---- Entries provided

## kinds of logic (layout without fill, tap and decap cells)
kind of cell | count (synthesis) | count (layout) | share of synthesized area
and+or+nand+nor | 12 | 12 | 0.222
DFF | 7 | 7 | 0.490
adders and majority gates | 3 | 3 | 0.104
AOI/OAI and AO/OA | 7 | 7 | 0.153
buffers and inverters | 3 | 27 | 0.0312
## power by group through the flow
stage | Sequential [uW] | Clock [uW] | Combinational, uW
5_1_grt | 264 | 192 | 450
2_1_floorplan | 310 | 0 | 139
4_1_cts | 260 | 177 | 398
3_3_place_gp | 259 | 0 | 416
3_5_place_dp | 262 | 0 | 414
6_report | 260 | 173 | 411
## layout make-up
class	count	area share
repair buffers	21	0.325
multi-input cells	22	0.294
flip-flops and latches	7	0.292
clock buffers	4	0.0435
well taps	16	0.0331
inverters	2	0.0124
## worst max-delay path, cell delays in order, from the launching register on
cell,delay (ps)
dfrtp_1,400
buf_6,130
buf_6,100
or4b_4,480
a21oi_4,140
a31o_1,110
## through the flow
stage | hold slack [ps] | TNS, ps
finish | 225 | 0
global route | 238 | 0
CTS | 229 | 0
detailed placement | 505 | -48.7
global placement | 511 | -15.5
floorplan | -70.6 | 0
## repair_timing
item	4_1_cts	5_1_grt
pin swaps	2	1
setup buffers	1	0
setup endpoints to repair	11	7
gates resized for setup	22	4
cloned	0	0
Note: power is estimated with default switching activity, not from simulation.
===== src/flat_wrapper.sv =====
// flat-port wrapper written by rule: the top's interface ports become plain ports
module display_scan_controller_flat 
#(
  parameter int SLOT_CYCLES  = 50000,
  parameter int BLANK_CYCLES = 1000
)
  (clk, reset, blank_lz, cur_digit, enable_pin_1, enable_pin_2, enable_pin_3, frame_done, load_if_bcd_in, load_if_load_valid, load_if_load_ready);
  display_scan_controller_if load_if_i ();
  input  logic clk;
  input  logic reset;
  input  logic blank_lz;
  output logic [3:0] cur_digit;
  output logic enable_pin_1;
  output logic enable_pin_2;
  output logic enable_pin_3;
  output logic frame_done;
  input wire logic [$bits(load_if_i.bcd_in)-1:0] load_if_bcd_in;
  input wire logic [$bits(load_if_i.load_valid)-1:0] load_if_load_valid;
  output wire logic [$bits(load_if_i.load_ready)-1:0] load_if_load_ready;
  assign load_if_i.bcd_in = load_if_bcd_in;
  assign load_if_i.load_valid = load_if_load_valid;
  assign load_if_load_ready = load_if_i.load_ready;
  display_scan_controller #(.SLOT_CYCLES(SLOT_CYCLES), .BLANK_CYCLES(BLANK_CYCLES)) u_core (.clk(clk), .reset(reset), .load_if(load_if_i), .blank_lz(blank_lz), .cur_digit(cur_digit), .enable_pin_1(enable_pin_1), .enable_pin_2(enable_pin_2), .enable_pin_3(enable_pin_3), .frame_done(frame_done));
endmodule
## src/rtl/fetch_pkg.sv

```systemverilog
// Shared types and constants for the instruction-fetch stage.
// No logic; latency and backpressure are defined by the users of these types.
package fetch_pkg;

    localparam logic [31:0] FETCH_NOP = 32'h0000_0000;
    localparam logic [31:0] PC_STEP   = 32'd4;

    typedef enum logic [1:0] {
        IDLE,
        RUN,
        DRAIN
    } fetch_state_t;

    typedef struct packed {
        logic [31:0] instr;
        logic [31:0] pc_plus4;
    } fetch_entry_t;

    function automatic logic [31:0] pc_next(input logic [31:0] pc);
        return pc + PC_STEP;
    endfunction

endpackage

```

## src/rtl/if_fetch_unit_if.sv

```systemverilog
// Instruction-memory request/response bundle: fetch side is master, memory is slave.
// Requests are valid/ready; responses arrive in order with no backpressure.
interface if_fetch_unit_if;

    logic        imem_req_valid;
    logic        imem_req_ready;
    logic [31:0] imem_addr;
    logic        imem_rsp_valid;
    logic [31:0] imem_rsp_data;

    modport master (
        output imem_req_valid,
        output imem_addr,
        input  imem_req_ready,
        input  imem_rsp_valid,
        input  imem_rsp_data
    );

    modport slave (
        input  imem_req_valid,
        input  imem_addr,
        output imem_req_ready,
        output imem_rsp_valid,
        output imem_rsp_data
    );

endinterface

```

## src/rtl/fetch_resp_fifo.sv

```systemverilog
// Response buffer: DEPTH x WIDTH synchronous FIFO with flush and occupancy count.
// Latency: push visible at pop_dat next cycle; push while full / pop while empty are ignored.
module fetch_resp_fifo #(
    parameter int DEPTH = 2,
    parameter int WIDTH = 64
) (
    input  logic                       clk,
    input  logic                       rst_n,
    input  logic                       flush,
    input  logic                       push_vld,
    input  logic [WIDTH-1:0]           push_dat,
    input  logic                       pop_rdy,
    output logic                       pop_vld,
    output logic [WIDTH-1:0]           pop_dat,
    output logic [$clog2(DEPTH+1)-1:0] count
);

    localparam int              AW   = (DEPTH > 1) ? $clog2(DEPTH) : 1;
    localparam int              CW   = $clog2(DEPTH + 1);
    localparam logic [AW-1:0]   LAST = AW'(DEPTH - 1);
    localparam logic [CW-1:0]   FULL = CW'(DEPTH);

    logic [WIDTH-1:0] mem [DEPTH];
    logic [AW-1:0]    wr_ptr;
    logic [AW-1:0]    rd_ptr;
    logic [CW-1:0]    cnt_q;
    logic             do_push;
    logic             do_pop;

    function automatic logic [AW-1:0] ptr_inc(input logic [AW-1:0] p);
        return (p == LAST) ? '0 : p + 1'b1;
    endfunction

    assign do_push = push_vld && (cnt_q != FULL) && !flush;
    assign do_pop  = pop_rdy && (cnt_q != '0) && !flush;

    always_ff @(posedge clk or negedge rst_n) begin
        if (!rst_n) begin
            wr_ptr <= '0;
            rd_ptr <= '0;
            cnt_q  <= '0;
        end else if (flush) begin
            wr_ptr <= '0;
            rd_ptr <= '0;
            cnt_q  <= '0;
        end else begin
            if (do_push) wr_ptr <= ptr_inc(wr_ptr);
            if (do_pop)  rd_ptr <= ptr_inc(rd_ptr);
            cnt_q <= cnt_q + CW'(do_push) - CW'(do_pop);
        end
    end

    // Storage needs no reset: entries are only observed once cnt_q says they are valid.
    always_ff @(posedge clk) begin
        if (do_push) mem[wr_ptr] <= push_dat;
    end

    assign pop_dat = mem[rd_ptr];
    assign pop_vld = (cnt_q != '0);
    assign count   = cnt_q;

endmodule

```

## src/rtl/if_fetch_unit.sv

```systemverilog
// Instruction fetch: owns PC, issues in-order imem reads, buffers {instr, pc+4} for IF/ID.
// Latency: response -> InstrF 1 cycle; IF_Stall holds the head, full buffer blocks issue.
// FETCH_PERF_CNT_EN adds saturating bubble/discard counters.
module if_fetch_unit
    import fetch_pkg::*;
#(
    parameter logic [31:0] RESET_PC        = 32'h0000_0000,
    parameter int          MAX_OUTSTANDING = 2,
    parameter int          BUF_DEPTH       = 2
) (
    input  logic               clk,
    input  logic               rst_n,
    input  logic               IF_Stall,
    input  logic               redirect_i,
    input  logic [31:0]        redirect_pc_i,
    if_fetch_unit_if.master    imem,
    output logic [31:0]        InstrF,
    output logic [31:0]        PCPlus4F,
    output logic               fetch_valid
`ifdef FETCH_PERF_CNT_EN
    ,
    output logic [31:0]        perf_bubble_cnt,
    output logic [31:0]        perf_discard_cnt
`endif
);

    localparam int            CW      = $clog2(BUF_DEPTH + 1);
    localparam logic [CW-1:0] MAX_L   = CW'(MAX_OUTSTANDING);
    localparam logic [CW:0]   DEPTH_L = (CW + 1)'(BUF_DEPTH);

    fetch_state_t  state_q, state_d;
    logic [31:0]   pc_q;
    logic [31:0]   rsp_pc_q;
    logic [CW-1:0] out_q, out_d;
    logic [CW-1:0] buf_cnt;
    logic [CW:0]   occupancy;
    logic          issue;
    logic          req_fire;
    logic          rsp_keep;
    logic          rsp_drop;
    logic          pop_rdy;
    fetch_entry_t  rsp_entry;
    fetch_entry_t  head;

    // Buffer slots are reserved at issue time, so a returning response always fits.
    assign occupancy = {1'b0, out_q} + {1'b0, buf_cnt};
    assign issue     = (state_q == RUN) && !redirect_i && (out_q < MAX_L) && (occupancy < DEPTH_L);
    assign req_fire  = issue && imem.imem_req_ready;
    assign rsp_keep  = imem.imem_rsp_valid && (state_q == RUN) && !redirect_i;
    assign rsp_drop  = imem.imem_rsp_valid && !rsp_keep;
    assign out_d     = out_q + CW'(req_fire) - CW'(imem.imem_rsp_valid);

    assign imem.imem_req_valid = issue;
    assign imem.imem_addr      = pc_q;

    always_ff @(posedge clk or negedge rst_n) begin
        if (!rst_n) begin
            state_q  <= IDLE;
            pc_q     <= RESET_PC;
            rsp_pc_q <= RESET_PC;
            out_q    <= '0;
        end else begin
            state_q <= state_d;
            out_q   <= out_d;
            if (redirect_i) begin
                pc_q     <= redirect_pc_i;
                rsp_pc_q <= redirect_pc_i;
            end else begin
                if (req_fire) pc_q     <= pc_next(pc_q);
                if (rsp_keep) rsp_pc_q <= pc_next(rsp_pc_q);
            end
        end
    end

    always_comb begin
        state_d = state_q;
        case (state_q)
            IDLE:    state_d = RUN;
            RUN:     if (redirect_i && (out_d != '0)) state_d = DRAIN;
            DRAIN:   if (out_d == '0) state_d = RUN;
            default: state_d = IDLE;
        endcase
    end

    // rsp_pc_q tracks the address of the oldest kept request; responses return in order.
    assign rsp_entry = '{instr: imem.imem_rsp_data, pc_plus4: pc_next(rsp_pc_q)};
    assign pop_rdy   = fetch_valid && !IF_Stall && !redirect_i;

    fetch_resp_fifo #(
        .DEPTH (BUF_DEPTH),
        .WIDTH ($bits(fetch_entry_t))
    ) u_resp_fifo (
        .clk      (clk),
        .rst_n    (rst_n),
        .flush    (redirect_i),
        .push_vld (rsp_keep),
        .push_dat (rsp_entry),
        .pop_rdy  (pop_rdy),
        .pop_vld  (fetch_valid),
        .pop_dat  (head),
        .count    (buf_cnt)
    );

    assign InstrF   = fetch_valid ? head.instr    : FETCH_NOP;
    assign PCPlus4F = fetch_valid ? head.pc_plus4 : 32'h0;

`ifdef FETCH_PERF_CNT_EN
    always_ff @(posedge clk or negedge rst_n) begin
        if (!rst_n) begin
            perf_bubble_cnt  <= '0;
            perf_discard_cnt <= '0;
        end else begin
            if (!IF_Stall && !fetch_valid && (perf_bubble_cnt != '1))
                perf_bubble_cnt <= perf_bubble_cnt + 32'd1;
            if (rsp_drop && (perf_discard_cnt != '1))
                perf_discard_cnt <= perf_discard_cnt + 32'd1;
        end
    end
`else
    logic unused_drop;
    assign unused_drop = rsp_drop;
`endif

endmodule

```

## src/flat_wrapper.sv

```systemverilog
// flat-port wrapper written by rule: the top's interface ports become plain ports
module if_fetch_unit_flat import fetch_pkg::*;
#(
    parameter logic [31:0] RESET_PC        = 32'h0000_0000,
    parameter int          MAX_OUTSTANDING = 2,
    parameter int          BUF_DEPTH       = 2
)
  (clk, rst_n, IF_Stall, redirect_i, redirect_pc_i, InstrF, PCPlus4F, fetch_valid, imem_imem_req_valid, imem_imem_addr, imem_imem_req_ready, imem_imem_rsp_valid, imem_imem_rsp_data);
  if_fetch_unit_if imem_i ();
  input  logic clk;
  input  logic rst_n;
  input  logic IF_Stall;
  input  logic redirect_i;
  input  logic [31:0] redirect_pc_i;
  output logic [31:0] InstrF;
  output logic [31:0] PCPlus4F;
  output logic fetch_valid;
  output wire logic [$bits(imem_i.imem_req_valid)-1:0] imem_imem_req_valid;
  output wire logic [$bits(imem_i.imem_addr)-1:0] imem_imem_addr;
  input wire logic [$bits(imem_i.imem_req_ready)-1:0] imem_imem_req_ready;
  input wire logic [$bits(imem_i.imem_rsp_valid)-1:0] imem_imem_rsp_valid;
  input wire logic [$bits(imem_i.imem_rsp_data)-1:0] imem_imem_rsp_data;
  assign imem_imem_req_valid = imem_i.imem_req_valid;
  assign imem_imem_addr = imem_i.imem_addr;
  assign imem_i.imem_req_ready = imem_imem_req_ready;
  assign imem_i.imem_rsp_valid = imem_imem_rsp_valid;
  assign imem_i.imem_rsp_data = imem_imem_rsp_data;
  if_fetch_unit #(.RESET_PC(RESET_PC), .MAX_OUTSTANDING(MAX_OUTSTANDING), .BUF_DEPTH(BUF_DEPTH)) u_core (.clk(clk), .rst_n(rst_n), .IF_Stall(IF_Stall), .redirect_i(redirect_i), .redirect_pc_i(redirect_pc_i), .imem(imem_i), .InstrF(InstrF), .PCPlus4F(PCPlus4F), .fetch_valid(fetch_valid));
endmodule
```

## config.mk

```make
export PLATFORM = sky130hd
export DESIGN_NAME = if_fetch_unit_flat
export DESIGN_NICKNAME = d
export VERILOG_FILES = /design/src/rtl/fetch_pkg.sv /design/src/rtl/if_fetch_unit_if.sv /design/src/rtl/fetch_resp_fifo.sv /design/src/rtl/if_fetch_unit.sv /design/src/flat_wrapper.sv
export SDC_FILE = /design/constraint.sdc
export NUM_CORES = 1
export LEC_CHECK = 0
export ABC_AREA = 1
export BUFFER_PORTS_ARGS = -buffer_cell sky130_fd_sc_hd__buf_2
export CAP_MARGIN = 20
export CORE_MARGIN = 1.5
export CORE_UTILIZATION = 56
export DETAILED_ROUTE_END_ITERATION = 8
export GPL_TIMING_DRIVEN = 0
export HOLD_SLACK_MARGIN = 0.03
export PLACE_DENSITY = 0.79
export SLEW_MARGIN = 20
export SYNTH_ARGS = -nofsm -noshare
export SYNTH_HDL_FRONTEND = slang
export SYNTH_SLANG_ARGS = --single-unit
export TNS_END_PERCENT = 1
```

## constraint.sdc

```tcl
create_clock -name clk -period 6 [get_ports clk]
set_clock_uncertainty 0.05 [all_clocks]
set_input_delay 0.6 -clock clk [delete_from_list [all_inputs] [get_ports clk]]
set_output_delay 0.6 -clock clk [all_outputs]
set_load 0.01 [all_outputs]
```
## src/rtl/scan_mux_pkg.sv

```systemverilog
// rtl/scan_mux_pkg.sv - shared state type and channel slice helper for scan_mux
package scan_mux_pkg;

  typedef enum logic [0:0] {
    ST_MANUAL = 1'b0,
    ST_SCAN   = 1'b1
  } state_t;

  // The helper works on a fixed-width bus; callers zero-extend their packed input and
  // truncate the result to their own channel width.
  localparam int unsigned SLICE_BUS_W = 1024;
  localparam int unsigned SLICE_MAX_W = 64;

  function automatic logic [SLICE_MAX_W-1:0] ch_slice(
    input logic [SLICE_BUS_W-1:0] bus,
    input int unsigned            idx,
    input int unsigned            width
  );
    logic [SLICE_BUS_W-1:0] shifted;
    shifted = bus >> (idx * width);
    return shifted[SLICE_MAX_W-1:0];
  endfunction

endpackage

```

## src/rtl/scan_mux_next.sv

```systemverilog
// rtl/scan_mux_next.sv - rotating search for the next enabled channel after ch, with wrap flag
module scan_mux_next #(
  parameter  int N    = 4,
  localparam int SELW = $clog2(N)
) (
  input  logic [SELW-1:0] ch,
  input  logic [N-1:0]    mask,
  output logic [SELW-1:0] nxt,
  output logic            wrap
);

  int              cand;
  logic [SELW-1:0] cidx;
  logic            found;

  // Walk ch+1, ch+2, ... circularly; the first enabled channel wins, otherwise stay on ch.
  always_comb begin
    nxt   = ch;
    found = 1'b0;
    cand  = 0;
    cidx  = '0;
    for (int i = 1; i < N; i++) begin
      cand = int'(ch) + i;
      if (cand >= N) cand = cand - N;
      cidx = cand[SELW-1:0];
      if (!found && mask[cidx]) begin
        nxt   = cidx;
        found = 1'b1;
      end
    end
    wrap = (nxt < ch);
  end

endmodule

```

## src/rtl/scan_mux.sv

```systemverilog
// rtl/scan_mux.sv - N-channel registered mux with manual select and auto-scan (optional SCAN_MUX_MASK_EN)
module scan_mux
  import scan_mux_pkg::*;
#(
  parameter  int N     = 4,
  parameter  int WIDTH = 8,
  parameter  int DWELL = 3,
  localparam int SELW  = $clog2(N)
) (
  input  logic               clk,
  input  logic               rst,
  input  logic [N*WIDTH-1:0] in_data,
  input  logic [SELW-1:0]    sel,
  input  logic               auto_en,
  input  logic               hold,
`ifdef SCAN_MUX_MASK_EN
  input  logic [N-1:0]       ch_mask,
`endif
  output logic [WIDTH-1:0]   dout,
  output logic [SELW-1:0]    ch,
  output logic               dout_vld,
  output logic               wrap
);

  localparam int            CW       = (DWELL > 1) ? $clog2(DWELL) : 1;
  localparam logic [CW-1:0] CNT_LAST = CW'(DWELL - 1);

  state_t                 state, state_next;
  logic [CW-1:0]          cnt, cnt_next;
  logic [SELW-1:0]        ch_next, sel_safe, adv_ch;
  logic                   wrap_next, adv_wrap;
  logic [N-1:0]           scan_mask;
  logic [31:0]            sel_wide;
  logic [SLICE_MAX_W-1:0] slice_full;
  logic [WIDTH-1:0]       dout_next;

`ifdef SCAN_MUX_MASK_EN
  assign scan_mask = ch_mask;
`else
  assign scan_mask = '1;
`endif

  // Out-of-range manual selects fall back to channel 0.
  assign sel_wide = 32'(sel);
  assign sel_safe = (sel_wide < 32'(N)) ? sel : '0;

  scan_mux_next #(.N(N)) u_next (
    .ch   (ch),
    .mask (scan_mask),
    .nxt  (adv_ch),
    .wrap (adv_wrap)
  );

  // Next-state decode: manual (or leaving scan) follows sel; scan dwells then advances.
  always_comb begin
    state_next = state;
    ch_next    = ch;
    cnt_next   = '0;
    wrap_next  = 1'b0;
    if (state == ST_MANUAL || !auto_en) begin
      ch_next    = sel_safe;
      state_next = auto_en ? ST_SCAN : ST_MANUAL;
    end else if (cnt == CNT_LAST) begin
      ch_next   = adv_ch;
      wrap_next = adv_wrap;
    end else begin
      cnt_next = cnt + CW'(1);
    end
  end

  assign slice_full = ch_slice(SLICE_BUS_W'(in_data), 32'(ch_next), 32'(WIDTH));
  assign dout_next  = slice_full[WIDTH-1:0];

  // State and output registers; hold freezes everything except the wrap pulse.
  always_ff @(posedge clk) begin
    if (rst) begin
      state    <= ST_MANUAL;
      ch       <= '0;
      cnt      <= '0;
      dout     <= '0;
      dout_vld <= 1'b0;
      wrap     <= 1'b0;
    end else if (hold) begin
      wrap <= 1'b0;
    end else begin
      state    <= state_next;
      ch       <= ch_next;
      cnt      <= cnt_next;
      dout     <= dout_next;
      dout_vld <= 1'b1;
      wrap     <= wrap_next;
    end
  end

endmodule

```

## config.mk

```make
export PLATFORM = sky130hd
export DESIGN_NAME = scan_mux
export DESIGN_NICKNAME = d
export VERILOG_FILES = /design/src/rtl/scan_mux_pkg.sv /design/src/rtl/scan_mux_next.sv /design/src/rtl/scan_mux.sv
export SDC_FILE = /design/constraint.sdc
export NUM_CORES = 1
export LEC_CHECK = 0
export ABC_CLOCK_PERIOD_IN_PS = 3300
export BUFFER_PORTS_ARGS = -buffer_cell sky130_fd_sc_hd__buf_2
export CAP_MARGIN = 20
export CORE_UTILIZATION = 45
export CTS_CLUSTER_SIZE = 25
export DETAILED_ROUTE_END_ITERATION = 8
export GPL_TIMING_DRIVEN = 0
export PLACE_DENSITY = 0.83
export SYNTH_ARGS = -nofsm -noshare
export SYNTH_HDL_FRONTEND = slang
export SYNTH_SLANG_ARGS = --single-unit
```

## constraint.sdc

```tcl
create_clock -name clk -period 3.3 [get_ports clk]
set_input_delay 0.33 -clock clk [delete_from_list [all_inputs] [get_ports clk]]
set_output_delay 0.33 -clock clk [all_outputs]
set_load 0.05 [all_outputs]
```

==> results.md <==
- Cell-internal power: 0.288 mW
- Std-Cell Rows: 15
- GRT Overall Usage: 21.1%
- Slew headroom: 66.4%
- Avg Cell Area, Syn: 10.2 sq um
- Vias: 834
- Final Hold Viols: 0
- Maximum fanout along the worst path: 10
- Drt pass-1 iters: 4
- Tcrit/Tclk final: 54.4%
- Final ANT Viol Nets: 0
- Layout cells sized above 1: 42.1%
- DP HPWL: 1.65 mm
- First-pass GRT wire length: 3.12 mm
- WL per Instance: 13.3 microns
- Post-synthesis sequential area ratio: 36.4%
- Layout Nets: 173
- Initial antenna violation count: 0
- Arrival time at the worst endpoint: 1.96 ns
- Routed wire length: 2.11 mm
- Sw frac: 33.9%
- Placer Congestion: 0.785
- Crit Path Class: register to register
- Post-layout util: 65.1%
- # diodes: 0
- Synthesized cell area: 826 sq um
- Fmax: 557 MHz
- Syn nets: 120
- Psw: 0.148 mW
- Core ar.: 1730 sq um
- Setup TNS: 0 ns
- Outcome: finished clean
- IO Pins: 50
- # H-tree levels: 1
- Leak: 0.556 nW
- Post-synth cell types: 20
- PortBufs: 48
- Maximum clock insertion buffer count: 2
- Post-CTS resize count: 0
- Comb pwr share: 29.1%
- Sequential power share: 45.9%
- Vias per cell: 5.28
- Clock slew at reported path FFs: 0.10 ns
- Largest net degree at the start of global routing: 11
- Mapped Cells: 81
- Maxcap violations: 0
- Slowest stage delay, CP: 0.42 ns
- Grt total ovfl: 0
- Clk root buf: clkbuf_4
- Drt initial violations: 21
- HP Class: primary input to register
- Pins Over Slew Limit: 0
- Vias in the first global route: 788
- Most frequent cells in the layout: 48 x buf_2, 19 x mux2i_1, 15 x dfxtp_1, 8 x nand3b_1, 8 x o221ai_1
- Post-layout min period: 1.80 ns
- Hold_buf cts: 0
- Startpoint types: register
- Post-CTS Setup Bufs: 0
- Slew @ Worst Pin: 0.493 ns
- Initial Util: 47.8%
- CP bufs+invs: 1
- Largest delay contributor family on the critical path: multiplexers
- Chip width: 44.8 microns
- Synthesized flop and latch total: 15
- Clock sink total: 15
- TritonCTS clock tree: yes
- Setup-failing EPs final: 0
- CP cell instances: nor2b_4 -> xor2_2 -> mux2i_4 -> buf_12 -> mux2i_1 -> o221ai_1
- RSZ-0062 raised after global routing: no
- Die ar.: 2010 sq um
- DRC errors left: 0
- Clock Latency Late Sink: 0.29 ns
- Clock power frac: 25.0%
- Critical Path Sink Type: register
- DIE HEIGHT: 44.8 microns
- Maximum vdd drop: 308 uV
- Crit-path slowest cell: mux2i_4
- Commonest non-fill, non-tap cell in the layout: buf_2
- CP Data Required Time: 3.46 ns
- Num CTS Buffers: 3
- YS warnings: 0
- Final Skew: 0.0101 ns
- Power per cell area: 387 nW/um^2
- Area grow syn2layout: 36.2%
[metrics by stage]
step / hold WS [ns] / cells / cell area (sq um) / power [mW] / setup slack, ns
after floorplan: 0.435 / 81 / 826 / 0.289 / 1.48
after global placement: 0.437 / 154 / 1100 / 0.327 / 1.49
after detailed placement: 0.445 / 154 / 1100 / 0.331 / 1.42
after CTS: 0.311 / 158 / 1120 / 0.437 / 1.48
after global routing: 0.331 / 158 / 1120 / 0.453 / 1.40
final: 0.312 / 158 / 1120 / 0.435 / 1.50
[worst register-to-register path, delay by kind of cell, from the launching register on]
kind | cells | cell delay [ns]
compound gates | 1 | 0.13
flops | 1 | 0.39
simple gates | 1 | 0.21
mux | 2 | 0.62
buf+inv | 1 | 0.21
xor+xnor | 1 | 0.10
[flip-flops by register name, indices dropped and copies added (netlist names)]
register  cells
ch            2
cnt           2
dout          8
dout_vld      1
state         1
wrap          1
[power groups by stage]
| stage | Clock (mW) | Combinational (mW) | Sequential, mW |
|---|---|---|---|
| final | 0.109 | 0.127 | 0.200 |
| after global routing | 0.117 | 0.135 | 0.201 |
| after CTS | 0.110 | 0.127 | 0.200 |
| after detailed placement | 0 | 0.127 | 0.204 |
| after global placement | 0 | 0.124 | 0.203 |
| after floorplan | 0 | 0.0479 | 0.241 |
[path summary, 6_finish.rpt]
path | start | endpoint | slack (ns) | depth (start not counted)
hold reg to reg | dout_vld | dout_vld | 0.46 | 2
hold / removal | auto_en | state | 0.31 | 3
setup reg to reg | cnt[1] | dout[2] | 1.50 | 6
setup / recovery | cnt[1] | dout[2] | 1.50 | 6
[Yosys cell counts]
| cell | instances | area [sq um] |
|---|---|---|
| a21oi_1 | 3 | 15.0 |
| buf_12 | 1 | 20.0 |
| clkbuf_1 | 4 | 15.0 |
| dfxtp_1 | 15 | 300 |
| ha_1 | 1 | 12.5 |
| inv_1 | 1 | 3.75 |
| mux2i_1 | 19 | 190 |
| mux2i_4 | 1 | 22.5 |
| nand2_1 | 7 | 26.3 |
| nand2b_1 | 1 | 6.26 |
| nand3_1 | 1 | 5.00 |
| nand3b_1 | 8 | 60.1 |
| nor2_1 | 5 | 18.8 |
| nor2b_4 | 1 | 13.8 |
| o21a_1 | 1 | 7.51 |
| o21ai_1 | 1 | 5.00 |
| o221ai_1 | 8 | 70.1 |
| or4_1 | 1 | 7.51 |
| or4b_1 | 1 | 10.0 |
| xor2_2 | 1 | 16.3 |
[area by class of cell]
| cell class | instances | area, sq um |
|---|---|---|
| clock buffer | 3 | 22.5 |
| fill | 152 | 602 |
| timing repair buffer | 48 | 240 |
| multi-input combinational | 60 | 487 |
| clock inverter | 1 | 5.00 |
| inverter | 1 | 3.75 |
| tap | 25 | 31.3 |
| sequential | 15 | 300 |
| buffer | 5 | 35.0 |
[kinds of logic after synthesis]
logic type,synth area share (%)
multiplexers,25.8
AO/OA/AOI/OAI,11.8
AND/OR/NAND/NOR,17.9
XOR/XNOR,1.97
flip-flops,36.4
buffers and inverters,4.70
adder cells (fa/ha/maj),1.51
[routing by layer]
| metal | part of all wire (%) | wire [microns] | global-route usage, % | up-vias |
|---|---|---|---|---|
| met5 | 0 | 0 | 0 | - |
| li1 | - | - | - | 408 |
| met4 | 2.3 | 48 | 10.9 | 0 |
| met3 | 4.6 | 98 | 1.20 | 8 |
| met1 | 38 | 795 | 24.1 | 382 |
| met2 | 55 | 1170 | 39.4 | 36 |
Note: power is estimated with default switching activity, not from simulation.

--------

Work item: The response should hold exactly the lines starting at the line with "- Crit Path Class: register to register" and ending at the line with "- Leak: 0.556 nW", and no other line of the material above.

Result below:
- Crit Path Class: register to register
- Post-layout util: 65.1%
- # diodes: 0
- Synthesized cell area: 826 sq um
- Fmax: 557 MHz
- Syn nets: 120
- Psw: 0.148 mW
- Core ar.: 1730 sq um
- Setup TNS: 0 ns
- Outcome: finished clean
- IO Pins: 50
- # H-tree levels: 1
- Leak: 0.556 nW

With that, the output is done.